Description of the task. From the entries below, reproduce exactly the line containing "output reg [31:0]", the line containing "localparam [31:0] PART_OFFSET = 32'd63;", and every line in between, with nothing added.

Data excerpts
※ ※ ※
Context: an optimization exercise on an open-source flow, tuned for small area, a short achievable clock period and few clock cycles per item. The choices shown serve that exercise and are no tape-out recipe. In this exercise RTL edits were held to simulation tests only and were not proved equivalent to the original. Power and IR drop assume default switching activity.

==> 10-07: inputs <==
==> flow/design.v <==
module block_relay (
    input             clk,
    input             rst,
    input             rx_valid,
    input      [7:0]  rx_data,
    output reg        rx_ready,
    output reg        tx_valid,
    output reg [7:0]  tx_data,
    input             tx_ready,
    input             dev_ev_valid,
    input             dev_ev_mount,    
    input      [31:0] dev_ev_bs,       
    output reg        blk_req_valid,
    output reg [31:0] blk_req_lba,
    input             blk_wr_en,
    input      [8:0]  blk_wr_addr,
    input      [7:0]  blk_wr_data,
    input             blk_done,
    output reg        fault_wr_idle,
    output reg        fault_done_idle
);
    localparam [31:0] PART_OFFSET = 32'd63;
    localparam [31:0] BLOCK_SIZE  = 32'd512;
    localparam [1:0] P_HEAD  = 2'd0,
                     P_MAGIC = 2'd1,
                     P_REQ   = 2'd2;
    function [15:0] crc16_update;
        input [15:0] c;
        input [7:0]  b;
        integer k;
        reg [15:0] r;
        begin
            r = c ^ {b, 8'h00};
            for (k = 0; k < 8; k = k + 1)
                r = r[15] ? ((r << 1) ^ 16'h1021) : (r << 1);
            crc16_update = r;
        end
    endfunction
    reg dev_state;
    always @(posedge clk) begin
        if (rst)
            dev_state <= 1'b0;
        else if (dev_ev_valid) begin
            if (!dev_ev_mount)
                dev_state <= 1'b0;
            else if (dev_ev_bs == BLOCK_SIZE)
                dev_state <= 1'b1;
        end
    end
    reg        rxv_q;            
    reg  [7:0] rxb_q;            
    reg        rxdev_q;          
    reg  [1:0] pstate;
    reg  [1:0] pcnt;
    reg [31:0] lba_sh;           
    reg        cmd_valid;        
    reg        cmd_ack;          
    wire       is_52  = rxb_q == 8'h52;
    wire       is_2a  = rxb_q == 8'h2A;
    wire       is_5e  = rxb_q == 8'h5E;
    wire       p_ack  = rxv_q && pstate == P_MAGIC && is_5e;
    wire       p_req  = rxv_q && pstate == P_REQ && pcnt == 2'd3 && rxdev_q;
    wire       cmd_take;         
    wire       cmd_valid_nx = (cmd_valid && !cmd_take) || p_ack || p_req;
    always @(posedge clk) begin
        rxb_q <= rx_data;
        if (rst) begin
            rxv_q     <= 1'b0;
            rxdev_q   <= 1'b0;
            rx_ready  <= 1'b1;
            pstate    <= P_HEAD;
            pcnt      <= 2'd0;
            cmd_valid <= 1'b0;
            cmd_ack   <= 1'b0;
        end else begin
            rxv_q    <= rx_valid && rx_ready;
            rxdev_q  <= dev_state;
            rx_ready  <= !cmd_valid_nx;
            cmd_valid <= cmd_valid_nx;
            if (p_ack || p_req)
                cmd_ack <= p_ack;
            if (rxv_q) begin
                case (pstate)
                    P_REQ: begin
                        pcnt <= pcnt + 2'd1;
                        if (pcnt == 2'd3)
                            pstate <= P_HEAD;
                    end
                    default: begin
                        pcnt <= 2'd0;
                        if (pstate == P_MAGIC && is_5e)
                            pstate <= P_HEAD;
                        else if (is_52)
                            pstate <= P_REQ;
                        else if (is_2a)
                            pstate <= P_MAGIC;
                        else
                            pstate <= P_HEAD;
                    end
                endcase
            end
        end
    end
    always @(posedge clk)
        if (rxv_q && pstate == P_REQ)
            lba_sh <= {lba_sh[23:0], rxb_q};
    reg        busy;             
    reg        pend;             
    reg        blk_rdy;          
    reg [31:0] wq_hin;           
    reg [15:0] wq_lon;           
    reg  [7:0] wq_data;
    reg        done_q;
    reg        done_qq;
    reg [4095:0] blkbuf;         
    always @(posedge clk) begin
        wq_hin  <= ~(32'd1 << blk_wr_addr[8:4]);
        wq_data <= blk_wr_data;
        if (rst) begin
            wq_lon          <= 16'hFFFF;
            done_q          <= 1'b0;
            done_qq         <= 1'b0;
            fault_wr_idle   <= 1'b0;
            fault_done_idle <= 1'b0;
        end else begin
            wq_lon          <= (blk_wr_en && busy) ? ~(16'd1 << blk_wr_addr[3:0]) : 16'hFFFF;
            done_q          <= blk_done && busy;
            done_qq         <= done_q;
            fault_wr_idle   <= blk_wr_en && !busy;
            fault_done_idle <= blk_done && !busy;
        end
    end
    genvar gi, gj;
    generate
        for (gi = 0; gi < 512; gi = gi + 1) begin : g_buf
            always @(posedge clk)
                if (!wq_hin[gi / 16] && !wq_lon[gi % 16])
                    blkbuf[8*gi +: 8] <= wq_data;
        end
    endgenerate
    reg        s_idle, s_wait, s_data, s_crch, s_crcl, s_ackk, s_acko;
    reg [63:0] rowsel;           
    reg        rows_done;        
    reg  [7:0] colh;             
    reg [63:0] row_reg;
    reg [15:0] crc;
    reg        sk_valid;
    reg  [7:0] sk_data;
    reg        adv_r;            
    wire       tx_free  = !tx_valid || tx_ready;
    wire       prod_ok  = !sk_valid;
    wire [63:0] row_rd;
    generate
        for (gj = 0; gj < 64; gj = gj + 1) begin : g_rd
            wire [63:0] col;
            for (gi = 0; gi < 64; gi = gi + 1) begin : g_col
                assign col[gi] = blkbuf[64*gi + gj];
            end
            assign row_rd[gj] = |(col & rowsel);
        end
    endgenerate
    wire        row_first = s_wait && (done_qq || blk_rdy);
    wire        advance   = adv_r;
    wire        row_next  = advance && colh[7];
    wire        row_load  = row_first || row_next;      
    wire        last_byte = advance && colh[7] && rows_done;
    wire        prod      = advance || ((s_crch || s_crcl || s_ackk || s_acko) && prod_ok);
    wire [7:0]  prod_data = s_data ? row_reg[7:0] :
                            s_crch ? crc[15:8] :
                            s_crcl ? crc[7:0] :
                            s_ackk ? 8'h4B : 8'h4F;
    wire        buf_free  = !pend && !(s_data && !rows_done && !(row_next && rowsel[63]));
    wire        s_data_nx   = (s_data && !last_byte) || row_first;
    wire        sk_valid_nx = tx_free ? (sk_valid && prod) : (sk_valid || prod);
    wire        issue_req = cmd_valid && !cmd_ack && buf_free;
    wire        issue_ack = cmd_valid && cmd_ack && !pend && s_idle;
    assign      cmd_take  = issue_req || issue_ack;
    always @(posedge clk) begin
        if (rst) begin
            busy          <= 1'b0;
            pend          <= 1'b0;
            blk_rdy       <= 1'b0;
            blk_req_valid <= 1'b0;
            tx_valid      <= 1'b0;
            sk_valid      <= 1'b0;
            adv_r         <= 1'b0;
            s_idle        <= 1'b1;
            s_wait        <= 1'b0;
            s_data        <= 1'b0;
            s_crch        <= 1'b0;
            s_crcl        <= 1'b0;
            s_ackk        <= 1'b0;
            s_acko        <= 1'b0;
        end else begin
            blk_req_valid <= issue_req;
            if (issue_req) begin
                busy <= 1'b1;
                pend <= 1'b1;
            end else if (blk_done && busy)
                busy <= 1'b0;
            if (done_qq)
                blk_rdy <= 1'b1;
            if (tx_free)
                tx_valid <= sk_valid || prod;
            sk_valid <= sk_valid_nx;
            adv_r    <= s_data_nx && !sk_valid_nx;
            if (s_idle) begin
                if (issue_ack) begin
                    s_idle <= 1'b0;
                    s_ackk <= 1'b1;
                end else if (pend || issue_req) begin
                    s_idle <= 1'b0;
                    s_wait <= 1'b1;
                end
            end
            if (row_first) begin
                pend    <= 1'b0;
                blk_rdy <= 1'b0;
                s_wait  <= 1'b0;
                s_data  <= 1'b1;
            end
            if (last_byte) begin
                s_data <= 1'b0;
                s_crch <= 1'b1;
            end
            if (s_crch && prod_ok) begin
                s_crch <= 1'b0;
                s_crcl <= 1'b1;
            end
            if (s_crcl && prod_ok) begin
                s_crcl <= 1'b0;
                s_idle <= 1'b1;
            end
            if (s_ackk && prod_ok) begin
                s_ackk <= 1'b0;
                s_acko <= 1'b1;
            end
            if (s_acko && prod_ok) begin
                s_acko <= 1'b0;
                s_idle <= 1'b1;
            end
        end
    end
    always @(posedge clk) begin
        if (issue_req)
            blk_req_lba <= lba_sh + PART_OFFSET;
        if (s_idle) begin
            rowsel    <= 64'd1;
            rows_done <= 1'b0;
            colh      <= 8'd1;
            crc       <= 16'h0000;
        end
        if (row_first || advance)
            row_reg <= (s_wait || colh[7]) ? row_rd : {8'h00, row_reg[63:8]};
        if (row_load) begin
            rowsel  <= {rowsel[62:0], 1'b0};
            if (rowsel[63])
                rows_done <= 1'b1;
        end
        if (advance) begin
            colh <= {colh[6:0], colh[7]};
            crc  <= crc16_update(crc, row_reg[7:0]);
        end
        if (tx_free)
            tx_data <= sk_valid ? sk_data : prod_data;
        if (prod && (!tx_free || sk_valid))
            sk_data <= prod_data;
    end
endmodule
==> flow/flow/run.sh <==
#!/bin/bash
# Own layout flow: the standard ORFS flow (standard.sh) with two changes to how
# the layout is made:
#  * the port buffers that buffer_ports inserts are sky130_fd_sc_hd__buf_4 cells
#    instead of the tool's default pick (a slow clkdlybuf4s50 delay cell);
#  * timing repair aims at a setup margin below the design's clock period, so
#    the resizer also works on paths that already meet the 10 ns clock.
# The clock period, constraints, synthesis and everything else are the standard flow's.
set -euo pipefail
export BUFFER_PORTS_ARGS="-buffer_cell sky130_fd_sc_hd__buf_4"
bash standard.sh SETUP_SLACK_MARGIN=7.0 finish > standard_flow.log 2>&1
==> flow/standard.sh <==
#!/bin/bash
# synth_recipe.tcl (not shown) runs the flow's synth.tcl, then flattens the netlist and writes it again
# the make line also repeats each setting of config.mk as NAME=value (left out here)
make -C /OpenROAD-flow-scripts/flow DESIGN_CONFIG=/design/flow/config.mk WORK_HOME=/design/flow/orfs CLKGATE_MAP_FILE= SYNTH_SCRIPT=/design/flow/synth_recipe.tcl "${@:-finish}"
==> flow/config.mk <==
export PLATFORM = sky130hd
export DESIGN_NAME = block_relay
export DESIGN_NICKNAME = block_relay
export VERILOG_FILES = /design/flow/design.v
export SDC_FILE = /design/flow/constraint.sdc
export NUM_CORES = 4
export LEC_CHECK = 0
export CAP_MARGIN = 20
export CELL_PAD_IN_SITES_GLOBAL_PLACEMENT = 1
export CORE_MARGIN = 2
export CORE_UTILIZATION = 40
export CTS_CLUSTER_DIAMETER = 100
export CTS_CLUSTER_SIZE = 30
export PLACE_DENSITY = 0.5
export SLEW_MARGIN = 20
==> flow/constraint.sdc <==
create_clock -name core_clock -period 10.0 [get_ports {clk}]
set_input_delay 2.0000 -clock core_clock [delete_from_list [all_inputs] [get_ports {clk}]]
set_output_delay 2.0000 -clock core_clock [all_outputs]
set_load 0.01 [all_outputs]
==> inputs of 03-08, as changes to 10-07 <==
--- a/flow/design.v
+++ b/flow/design.v
@@ -146,6 +146,7 @@
     reg [15:0] crc;
     reg        sk_valid;
     reg  [7:0] sk_data;
+    reg  [7:0] tx_cur;           
     reg        adv_r;            
     wire       tx_free  = !tx_valid || tx_ready;
     wire       prod_ok  = !sk_valid;
@@ -242,8 +243,7 @@
         end
     end
     always @(posedge clk) begin
-        if (issue_req)
-            blk_req_lba <= lba_sh + PART_OFFSET;
+        blk_req_lba <= lba_sh + PART_OFFSET;
         if (s_idle) begin
             rowsel    <= 64'd1;
             rows_done <= 1'b0;
@@ -261,8 +261,8 @@
             colh <= {colh[6:0], colh[7]};
             crc  <= crc16_update(crc, row_reg[7:0]);
         end
-        if (tx_free)
-            tx_data <= sk_valid ? sk_data : prod_data;
+        tx_cur  <= tx_free ? (sk_valid ? sk_data : prod_data) : tx_data;
+        tx_data <= tx_free ? (sk_valid ? sk_data : prod_data) : tx_cur;
         if (prod && (!tx_free || sk_valid))
             sk_data <= prod_data;
     end
CTS_CLUSTER_DIAMETER = 90   (was 100)
CTS_CLUSTER_SIZE = 26   (was 30)
PLACE_DENSITY = 0.56   (was 0.5)
==> comparison <==
Synthesized cell count: 10-07 is lower than 03-08 (about 0.5%). 10-07 passed the timing, DRC and antenna checks. 03-08 produced a clean layout. Synthesized area: 10-07 is larger than 03-08 (about 0.23%). Design area: 03-08 is higher than 10-07 (0.49%). Against 03-08, the clock-buffer cell count of 10-07 is lower by 65. In 10-07 the flip-flop and latch count is lower than in 03-08, by 8. Of 03-08 and 10-07, 10-07 has the higher die area (gap 0.23%, measured against 10-07).
==> figures <==
| quantity | 10-07 | 03-08 |
|---|---|---|
| Result of the run | timing/DRC/antenna clean | timing/DRC/antenna clean |
| Inserted Diodes | 13 | 18 |
| Power attributed to combinational cells | 0.403 mW | 0.366 mW |
| Violation count after the first detailed-route iteration | 18500 | 19900 |
| Number of nets in the layout | 8999 | 9083 |
| Starting utilization of the core area | 0.402 | 0.401 |
| Clock network contribution to total cell area | 0.0294 | 0.0330 |
| Internal power of the cells | 23.9 mW | 24.3 mW |
| Multi-input gate share of total cell area | 0.146 | 0.147 |
| Final Cell Area | 175000 um2 | 176000 um2 |
| Tightest hold margin | 0.455 ns | 0.425 ns |
| Logic pwr share | 0.013 | 0.012 |
| Met1 usage | 0.500 | 0.467 |
Testbench counts of 10-07, summed over its fixed seeds: cycles 32,680, requests 32.
Testbench counts of 03-08, summed over its fixed seeds: cycles 32,680, requests 32.

[re-timing with driven ports]
The flow's constraints put no driver on any port. The routed layouts listed below were extracted and timed again, unchanged, in two steps.
Step 1 sets driving cells, clkbuf_16 on the clock port and buf_2 on the other inputs (assumed; they add their load-dependent delay and slew).
Step 2, shift: input delay + t, output delay - t, t = (earliest + latest rising clock arrival at the registers) / 2. This alone moves slack from input paths to output paths.
a / b / c = ideal ports / drivers / drivers and shift; a / b = the first two.
run	t, ns	setup slack, ns	worst hold slack (ns)	worst register clock-pin slew, ns	worst data-port slew with drivers (ns)
10-07	1.091	6.443 / 6.311 / 6.666	0.455 / 0.455 / 0.455	0.12 / 0.12	0.10
03-08	1.070	6.569 / 6.463 / 6.136	0.425 / 0.425 / 0.425	0.11 / 0.11	0.36
After both steps every run listed still meets setup and hold. The setup slack of 03-08, which loses most, moves by -0.106 ns with the drivers and by -0.433 ns with both steps.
※ ※ ※
The completed task.
    output reg [31:0] blk_req_lba,
    input             blk_wr_en,
    input      [8:0]  blk_wr_addr,
    input      [7:0]  blk_wr_data,
    input             blk_done,
    output reg        fault_wr_idle,
    output reg        fault_done_idle
);
    localparam [31:0] PART_OFFSET = 32'd63;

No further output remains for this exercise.